A Polícia Federal (PF) deflagrou uma operação, na manhã desta quinta-feira (6), para desarticular uma organização crimisoa que fraudou benefícios do Instituto Nacional do Seguro Social (INSS) em, pelo menos, R$ 2 milhões.

Há seis mandados de busca e apreensão. Eles são cumpridos em Curitiba, São José dos Pinhais (Região Metropolitana da capital parananese), Cascavel e Marechal Cândido Rondon, que ficam no oeste do estado. Policias federais também cumprem mandados em Bombinhas (SC).

A PF informou que tem um mandado de prisão, mas, é relacionado a outra investigação, em crime de moeda falsa.

A operação foi batizada de "Crotalus".

'Crotalus'

De acordo com a PF, as investigações começaram em 2017. Na época, havia a supeita de recebimento indevido de um benefício previdenciário de pensão por morte devido à suposta morte da esposa do beneficiário.

Contudo, nenhum deles existe: nem o viúvo, nem a esposa falecida, segundo a PF.

A PF apurou a existência de um sistema de criação de pessoas fictícia e de pessoas jurídicas em nome de pessoas fictícias.

Falsificação de documentos públicos, abertura de contas bancárias e aquisição de financiamentos de veículos em nome de pessoas fictícias também foram levantados, entre outros crimes.

Conforme a PF, as pesssoas físicas e jurídicas criadas pela organização dificultavam o rastreamento dos reais responsáveis pelas fraudes.

Benefícios indevidos

As investigações mostraram que quatro benefícios indevidos começaram a ser recebidos entre 2008 e 2009.
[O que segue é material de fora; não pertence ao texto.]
From an optimization exercise on the open Yosys and OpenROAD flow, aimed at small area; shortcuts taken in it are not production practice.
Only simulation tests tie the RTL to the original design; equivalence was not proved.
Power and IR drop assume default switching activity.

==> flow/design.v <==
module mvn_cpu (
    input  wire        clk,
    input  wire        rst,
    output reg         mem_req,
    output reg         mem_we,
    output reg  [11:0] mem_addr,
    output reg  [7:0]  mem_wdata,
    input  wire        mem_ready,
    input  wire [7:0]  mem_rdata,
    output wire        in_ready,
    input  wire        in_valid,
    input  wire [11:0] in_data,
    output wire        out_valid,
    output wire [11:0] out_data,
    output wire        halted,
    input  wire        resume,
    output wire        done,
    output wire        faulted,
    output wire [3:0]  fault_code,
    output wire [12:0] pc_o,
    output wire [11:0] ac_o
);
    localparam [3:0] OP_JMP = 4'h0, OP_JZ = 4'h1, OP_JN = 4'h2, OP_LV = 4'h3,
                     OP_ADD = 4'h4, OP_SUB = 4'h5, OP_MUL = 4'h6, OP_DIV = 4'h7,
                     OP_LD  = 4'h8, OP_MM  = 4'h9, OP_SC  = 4'hA, OP_RS  = 4'hB,
                     OP_HM  = 4'hC, OP_GD  = 4'hD, OP_PD  = 4'hE, OP_OS  = 4'hF;
    localparam [4:0] S_CLR   = 5'd0,   
                     S_FETCH = 5'd1,   
                     S_X1    = 5'd2,   
                     S_RDL   = 5'd3,   
                     S_OPA   = 5'd4,   
                     S_MUL   = 5'd5,   
                     S_DIV   = 5'd6,   
                     S_WR    = 5'd7,   
                     S_COPY  = 5'd8,   
                     S_HALT  = 5'd9,
                     S_GD    = 5'd10,
                     S_NEGF  = 5'd11,  
                     D_0 = 5'h10, D_5 = 5'h15, D_6 = 5'h16, D_7 = 5'h17, D_8 = 5'h18, D_9 = 5'h19;
    reg  [4:0]  st;
    reg  [3:0]  ph;       
    reg  [11:0] P;        
    reg  [11:0] A;        
    reg  [11:0] O;        
    reg  [11:0] T;        
    reg  [3:0]  OP;       
    reg         c;        
    reg         pcc;      
    reg         f;        
    reg         neg;      
    wire clr   = (st == S_CLR);
    wire fetch = (st == S_FETCH);
    wire x1    = (st == S_X1);
    wire rdl   = (st == S_RDL);
    wire opa   = (st == S_OPA);
    wire mulp  = (st == S_MUL);
    wire divp  = (st == S_DIV);
    wire wr    = (st == S_WR);
    wire cpy   = (st == S_COPY);
    wire halt  = (st == S_HALT);
    wire gd    = (st == S_GD);
    wire negf  = (st == S_NEGF);
    wire ph0   = (ph == 4'd0);
    wire ph11  = (ph == 4'd11);
    wire ph12  = (ph == 4'd12);
    wire ph15  = (ph == 4'd15);
    wire phhi  = ph[3] & ph[2];           
    wire it0   = (OP[3:1] == 3'b011) && (OP[0] == divp);
    wire it11  = divp ? (OP == 4'hA) : (OP == 4'h4);
    wire opr_fff  = &O;
    wire opr_zero = ~|O;
    wire ac_zero  = ~|A;
    wire t_zero   = ~|T;
    wire op_jmp = (OP == OP_JMP);
    wire op_jz  = (OP == OP_JZ);
    wire op_jn  = (OP == OP_JN);
    wire op_lv  = (OP == OP_LV);
    wire op_add = (OP == OP_ADD);
    wire op_sub = (OP == OP_SUB);
    wire op_mul = (OP == OP_MUL);
    wire op_div = (OP == OP_DIV);
    wire op_ld  = (OP == OP_LD);
    wire op_mm  = (OP == OP_MM);
    wire op_sc  = (OP == OP_SC);
    wire op_rs  = (OP == OP_RS);
    wire op_hm  = (OP == OP_HM);
    wire op_gd  = (OP == OP_GD);
    wire op_pd  = (OP == OP_PD);
    wire op_os  = (OP == OP_OS);
    wire memop = (OP[3:2] == 2'b01) || (OP[3:2] == 2'b10);
    wire rdw   = (OP[3:2] == 2'b01) || op_ld || op_rs;
    wire x1m   = x1 && !phhi;              
    wire mb = mem_rdata[{ph[2] & !x1, ph[1:0]}];
    always @(*) begin
        mem_addr = fetch ? {P[10:0], !ph[3]} : O;
        mem_req  = (fetch && !P[11]) || (x1 && phhi && rdw) || (rdl && !ph[3]) ||
                   (wr && (ph15 || ph12));
        mem_we   = wr;
        if (op_sc)
            mem_wdata = ph[0] ? {3'b000, P[11:7]} : {P[6:0], 1'b0};
        else
            mem_wdata = ph[0] ? {{4{A[11]}}, A[11:8]} : A[7:0];
    end
    wire go = !(mem_req && !mem_ready);
    wire negc  = ph0 ? A[11] : neg;              
    wire rnn   = it0 || A[0];                    
    wire subc  = ph0 ? (rnn ^ T[11]) : f;        
    wire mbit  = ph0 ? A[0] : f;                 
    reg x, ys, inv, c0;
    always @(*) begin
        x = 1'b0; ys = 1'b0; inv = 1'b0; c0 = 1'b0;
        if (fetch || negf) begin
            ys = A[0]; inv = neg; c0 = neg;
        end else if (x1) begin
            if (op_lv) x = O[0];
            else begin x = !op_gd && O[0]; c0 = rdw; end    
        end else if (rdl) begin
            ys = A[0]; inv = negc; c0 = negc;
        end else if (opa) begin
            x = !op_ld && A[0]; ys = T[0]; inv = op_sub; c0 = op_sub;
        end else if (mulp) begin
            x  = !it0 && O[1];
            ys = mbit && T[0];
        end else if (divp) begin
            x  = ph0 ? A[11] : pcc;
            ys = T[0]; inv = subc; c0 = subc;
        end else if (wr) begin
            x = O[0]; c0 = 1'b1;                     
        end
    end
    wire y   = ys ^ inv;
    wire ci  = ph0 ? c0 : c;
    wire sum = x ^ y ^ ci;
    wire co  = (x & y) | (ci & (x ^ y));
    wire hain = cpy ? ((op_rs ? T[1] : O[1]) && !ph11) : (P[0] && !clr);
    wire pci  = ph0 ? (x1 || (cpy && op_sc)) : pcc;
    wire psum = hain ^ pci;
    wire taken = op_jmp || op_hm || (op_jz && ac_zero) || (op_jn && A[11]);
    wire pdsh = x1 && op_pd && (ph15 || (!phhi && !ph11));    
    wire shA = (clr && !phhi) || ((fetch || negf) && !phhi) ||
               pdsh ||
               (x1m && (op_lv || op_gd)) || (rdl && op_div) || opa ||
               (mulp && ph0) || (divp && !ph0);
    wire ldA = gd && in_valid;
    wire shP = ((clr || x1) && !phhi) || cpy;
    wire shO = fetch || (x1m && !op_pd) || pdsh ||
               mulp || divp || (wr && !phhi) || cpy;
    wire shT = (x1 && phhi && rdw) || rdl || opa || mulp || divp || cpy;
    wire sinO = fetch ? OP[0] : (x1 && op_pd) ? A[0] : (x1m || wr || mulp || divp) ? sum : O[0];
    wire sinT = (x1 || (rdl && !ph[3])) ? mb : T[0];
    wire sinA = (divp || (x1 && op_pd)) ? A[0] : sum;
    wire a0n  = (divp && ph11) ? !sum : A[1];
    assign in_ready   = gd;
    assign out_valid  = x1 && ph11 && op_pd;
    assign out_data   = O;
    assign halted     = halt;
    assign done       = st[4];
    assign faulted    = |st[3:0];
    assign fault_code = st[3:0];
    assign pc_o       = {P, 1'b0};
    assign ac_o       = A;
    always @(posedge clk) begin
        if (go) begin
            c   <= co;
            pcc <= divp ? (!it0 && O[0]) : (hain & pci);
            if (x1 && ph12)          f <= (mem_rdata[7:4] != 4'd0);
            else if (mulp && ph0)    f <= A[0];
            else if (divp && ph0)    f <= subc;
            if (clr || (fetch && ph15))  neg <= 1'b0;
            else if (x1 && ph15)         neg <= memop && opr_fff;    
            else if (rdl && ph0 && op_div) neg <= A[11];
            else if (divp && ph11 && it11) neg <= neg ^ T[0];    
            if (shP) P <= {psum, P[11:1]};
            if (shO) O <= {sinO, O[11:1]};
            if (shT) T <= {sinT, T[11:1]};
            if (fetch || ((mulp || divp) && ph11)) OP <= {fetch ? mb : OP[0] ^ OP[1], OP[3:1]};
            if (shA || ldA) A <= {sinA, A[11:2], a0n} | ({12{ldA}} & in_data);
        end
    end
    always @(posedge clk) begin
        if (rst) begin
            st <= S_CLR;
            ph <= 4'd0;
        end else if (go) begin
            ph <= ph + 4'd1;
            case (st)
                S_CLR, S_OPA: begin
                    if (ph11) begin ph <= 4'd0; st <= S_FETCH; end
                end
                S_NEGF: begin
                    if (ph11) st <= D_7;
                end
                S_FETCH: begin
                    if (ph15) begin
                        ph <= 4'd12;
                        st <= P[11] ? D_6 : S_X1;
                    end
                end
                S_X1: begin
                    if (ph11) begin
                        ph <= 4'd0;
                        if (neg) st <= D_6;
                        else if (memop) begin
                            if (rdw) st <= S_RDL;
                            else if (op_sc && O[1]) st <= D_5;
                            else begin st <= S_WR; ph <= 4'd15; end
                        end else if (op_jmp || op_jz || op_jn || op_hm) begin
                            if (!taken) st <= S_FETCH;
                            else if (!O[1]) st <= S_COPY;
                            else if (op_hm) st <= S_HALT;
                            else st <= D_5;
                        end else if (op_gd) st <= S_GD;
                        else if (op_os) st <= opr_zero ? D_0 : D_9;
                        else st <= S_FETCH;
                    end
                end
                S_RDL: begin
                    if (ph11) begin
                        ph <= 4'd0;
                        if (op_mul) st <= S_MUL;
                        else if (op_div) st <= t_zero ? S_NEGF : S_DIV;
                        else if (op_rs) st <= f ? D_8 : T[1] ? D_5 : S_COPY;
                        else st <= S_OPA;
                    end
                end
                S_MUL, S_DIV: begin
                    if (ph11) begin
                        ph <= 4'd0;
                        if (it11) st <= S_FETCH;
                    end
                end
                S_WR: begin
                    if (ph12) begin
                        ph <= 4'd0;
                        st <= op_sc ? S_COPY : S_FETCH;
                    end
                end
                S_COPY: begin
                    if (ph11) begin
                        ph <= 4'd0;
                        st <= op_hm ? S_HALT : S_FETCH;
                    end
                end
                S_HALT: begin
                    ph <= 4'd0;
                    if (resume) st <= O[0] ? D_5 : S_FETCH;
                end
                S_GD: begin
                    ph <= 4'd0;
                    if (in_valid) st <= S_FETCH;
                end
                default: ph <= 4'd0;    
            endcase
        end
    end
endmodule
==> flow/config.mk <==
export PLATFORM = sky130hd
export DESIGN_NAME = mvn_cpu
export DESIGN_NICKNAME = mvn_cpu
export VERILOG_FILES = /design/flow/design.v
export SDC_FILE = /design/flow/constraint.sdc
export NUM_CORES = 4
export LEC_CHECK = 0
export ABC_AREA = 1
export CAP_MARGIN = 20
export CORE_MARGIN = 2
export CORE_UTILIZATION = 25
export PLACE_DENSITY = 0.5
export SLEW_MARGIN = 20
==> flow/constraint.sdc <==
create_clock -name core_clock -period 10.0 [get_ports {clk}]
set_input_delay 2.0000 -clock core_clock [delete_from_list [all_inputs] [get_ports {clk}]]
set_output_delay 2.0000 -clock core_clock [all_outputs]
set_load 0.01 [all_outputs]
standard.sh (not shown) runs the stock make flow with config.mk's settings and CLKGATE_MAP_FILE= SYNTH_SCRIPT=/design/flow/synth_recipe.tcl, a recipe that flattens the netlist after the stock synthesis.
==> flow/flow/run.sh <==
#!/bin/bash
# Standard ORFS flow with three changes:
#  - the ABC script used for ABC_AREA=1 is replaced by flow/abc_area.script
#    (area-only mapping; registers come from the unchanged dfflibmap step);
#  - port buffers use sky130_fd_sc_hd__buf_1;
#  - clock tree synthesis runs with the arguments in flow/cts_args.txt
#    (smaller clock buffers, no dummy loads).
set -euo pipefail
rm -rf scripts_mod
cp -r "$FLOW_HOME/scripts" scripts_mod
cp flow/abc_area.script scripts_mod/abc_area.script
export SCRIPTS_DIR="$PWD/scripts_mod"
export BUFFER_PORTS_ARGS="-buffer_cell sky130_fd_sc_hd__buf_1"
export CTS_ARGS="$(cat flow/cts_args.txt)"
bash standard.sh "SCRIPTS_DIR=$PWD/scripts_mod" \
  "BUFFER_PORTS_ARGS=-buffer_cell sky130_fd_sc_hd__buf_1" \
  "CTS_ARGS=$CTS_ARGS" finish > standard_run.log 2>&1
==> flow/flow/abc_area.script <==
strash
&get -n
&fraig -x
&put
strash
dc2
strash
&get -n
&dch -f
&nf -a
&put
topo
==> flow/flow/cts_args.txt <==
-sink_clustering_enable -repair_clock_nets -dont_use_dummy_load -buf_list sky130_fd_sc_hd__clkbuf_8 -root_buf sky130_fd_sc_hd__clkbuf_8 -sink_clustering_size 24 -sink_clustering_max_diameter 150
The first run completed with no timing, DRC or antenna violations.
Change:
--- a/flow/design.v
+++ b/flow/design.v
@@ -36,19 +36,21 @@
                      S_HALT  = 5'd9,
                      S_GD    = 5'd10,
                      S_NEGF  = 5'd11,  
                      D_0 = 5'h10, D_5 = 5'h15, D_6 = 5'h16, D_7 = 5'h17, D_8 = 5'h18, D_9 = 5'h19;
     reg  [4:0]  st;
     reg  [3:0]  ph;       
+    reg  [3:0]  it;       
     reg  [11:0] P;        
     reg  [11:0] A;        
     reg  [11:0] O;        
     reg  [11:0] T;        
     reg  [3:0]  OP;       
     reg         c;        
     reg         pcc;      
+    reg         dly;      
     reg         f;        
     reg         neg;      
     wire clr   = (st == S_CLR);
     wire fetch = (st == S_FETCH);
     wire x1    = (st == S_X1);
     wire rdl   = (st == S_RDL);
@@ -62,14 +64,14 @@
     wire negf  = (st == S_NEGF);
     wire ph0   = (ph == 4'd0);
     wire ph11  = (ph == 4'd11);
     wire ph12  = (ph == 4'd12);
     wire ph15  = (ph == 4'd15);
     wire phhi  = ph[3] & ph[2];           
-    wire it0   = (OP[3:1] == 3'b011) && (OP[0] == divp);
-    wire it11  = divp ? (OP == 4'hA) : (OP == 4'h4);
+    wire it0   = (it == 4'd0);
+    wire it11  = (it == 4'd11);
     wire opr_fff  = &O;
     wire opr_zero = ~|O;
     wire ac_zero  = ~|A;
     wire t_zero   = ~|T;
     wire op_jmp = (OP == OP_JMP);
     wire op_jz  = (OP == OP_JZ);
@@ -119,13 +121,13 @@
         end else if (opa) begin
             x = !op_ld && A[0]; ys = T[0]; inv = op_sub; c0 = op_sub;
         end else if (mulp) begin
             x  = !it0 && O[1];
             ys = mbit && T[0];
         end else if (divp) begin
-            x  = ph0 ? A[11] : pcc;
+            x  = ph0 ? A[11] : dly;
             ys = T[0]; inv = subc; c0 = subc;
         end else if (wr) begin
             x = O[0]; c0 = 1'b1;                     
         end
     end
     wire y   = ys ^ inv;
@@ -159,31 +161,33 @@
     assign fault_code = st[3:0];
     assign pc_o       = {P, 1'b0};
     assign ac_o       = A;
     always @(posedge clk) begin
         if (go) begin
             c   <= co;
-            pcc <= divp ? (!it0 && O[0]) : (hain & pci);
+            pcc <= hain & pci;
+            dly <= !it0 && O[0];
             if (x1 && ph12)          f <= (mem_rdata[7:4] != 4'd0);
             else if (mulp && ph0)    f <= A[0];
             else if (divp && ph0)    f <= subc;
             if (clr || (fetch && ph15))  neg <= 1'b0;
             else if (x1 && ph15)         neg <= memop && opr_fff;    
             else if (rdl && ph0 && op_div) neg <= A[11];
             else if (divp && ph11 && it11) neg <= neg ^ T[0];    
             if (shP) P <= {psum, P[11:1]};
             if (shO) O <= {sinO, O[11:1]};
             if (shT) T <= {sinT, T[11:1]};
-            if (fetch || ((mulp || divp) && ph11)) OP <= {fetch ? mb : OP[0] ^ OP[1], OP[3:1]};
+            if (fetch) OP <= {mb, OP[3:1]};
             if (shA || ldA) A <= {sinA, A[11:2], a0n} | ({12{ldA}} & in_data);
         end
     end
     always @(posedge clk) begin
         if (rst) begin
             st <= S_CLR;
             ph <= 4'd0;
+            it <= 4'd0;
         end else if (go) begin
             ph <= ph + 4'd1;
             case (st)
                 S_CLR, S_OPA: begin
                     if (ph11) begin ph <= 4'd0; st <= S_FETCH; end
                 end
@@ -223,12 +227,13 @@
                         else st <= S_OPA;
                     end
                 end
                 S_MUL, S_DIV: begin
                     if (ph11) begin
                         ph <= 4'd0;
+                        it <= it11 ? 4'd0 : it + 4'd1;
                         if (it11) st <= S_FETCH;
                     end
                 end
                 S_WR: begin
                     if (ph12) begin
                         ph <= 4'd0;
Cell count stays flat.
Sequential power stays flat.
Power goes down by 18%.
Clock-buffer cell count stays the same.
Cell area is higher by 3.4%.
Routed wire length increases by 7.5%.
Sequential share of layout area climbs by 0.95 points.

[what the ideal ports hide]
The results above use ideal ports. As a check the final layouts listed here were re-extracted and re-timed, cells and wires unchanged. Step 1: set_driving_cell puts a clkbuf_16 on clk and a buf_2 on each other input, an assumption about the parent block. Step 2 moves the port delays by t, midway between the first and last clock arrival at a register: inputs arrive t later, outputs are due t later. That takes back most of the time a late clock gives input paths. Slacks: ideal / step 1 / step 2; pairs: ideal / step 1.
| run | t, ns | slack for setup (ns) | worst hold slack (ns) | worst setup path after step 2 | worst slew at a driven data input, ns |
|---|---|---|---|---|---|
| the first run | 0.389 | 5.095 / 5.060 / 5.449 | 0.453 / 0.453 / 0.453 | register to output | 0.03 |
| the second run | 0.393 | 5.254 / 5.220 / 5.613 | 0.444 / 0.444 / 0.444 | register to output | 0.03 |
After both steps every run listed still meets setup and hold.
Os benefícios fraudados, de acordo com a PF, eram os do limite do INSS, que é R$ 5.645.

Empresas de fachada também foram identificadas pela PF. Elas eram criadas e mantidas pela organização criminosa para movimentar os valores obtidos por meio das fraudes.

Bloqueios

Segundo a PF, os benefícios fraudados foram suspensos. Além disso, houve o bloqueio de ativos de seis investigados.

Outras medidas, como restrição de transferência de veículos, bloqueio dos ativos de cerca de 20 pessoas físicas fictícias e empresas de fachadas, e a indisponibilidade de bens e valores guardados em instituições financeiras do país.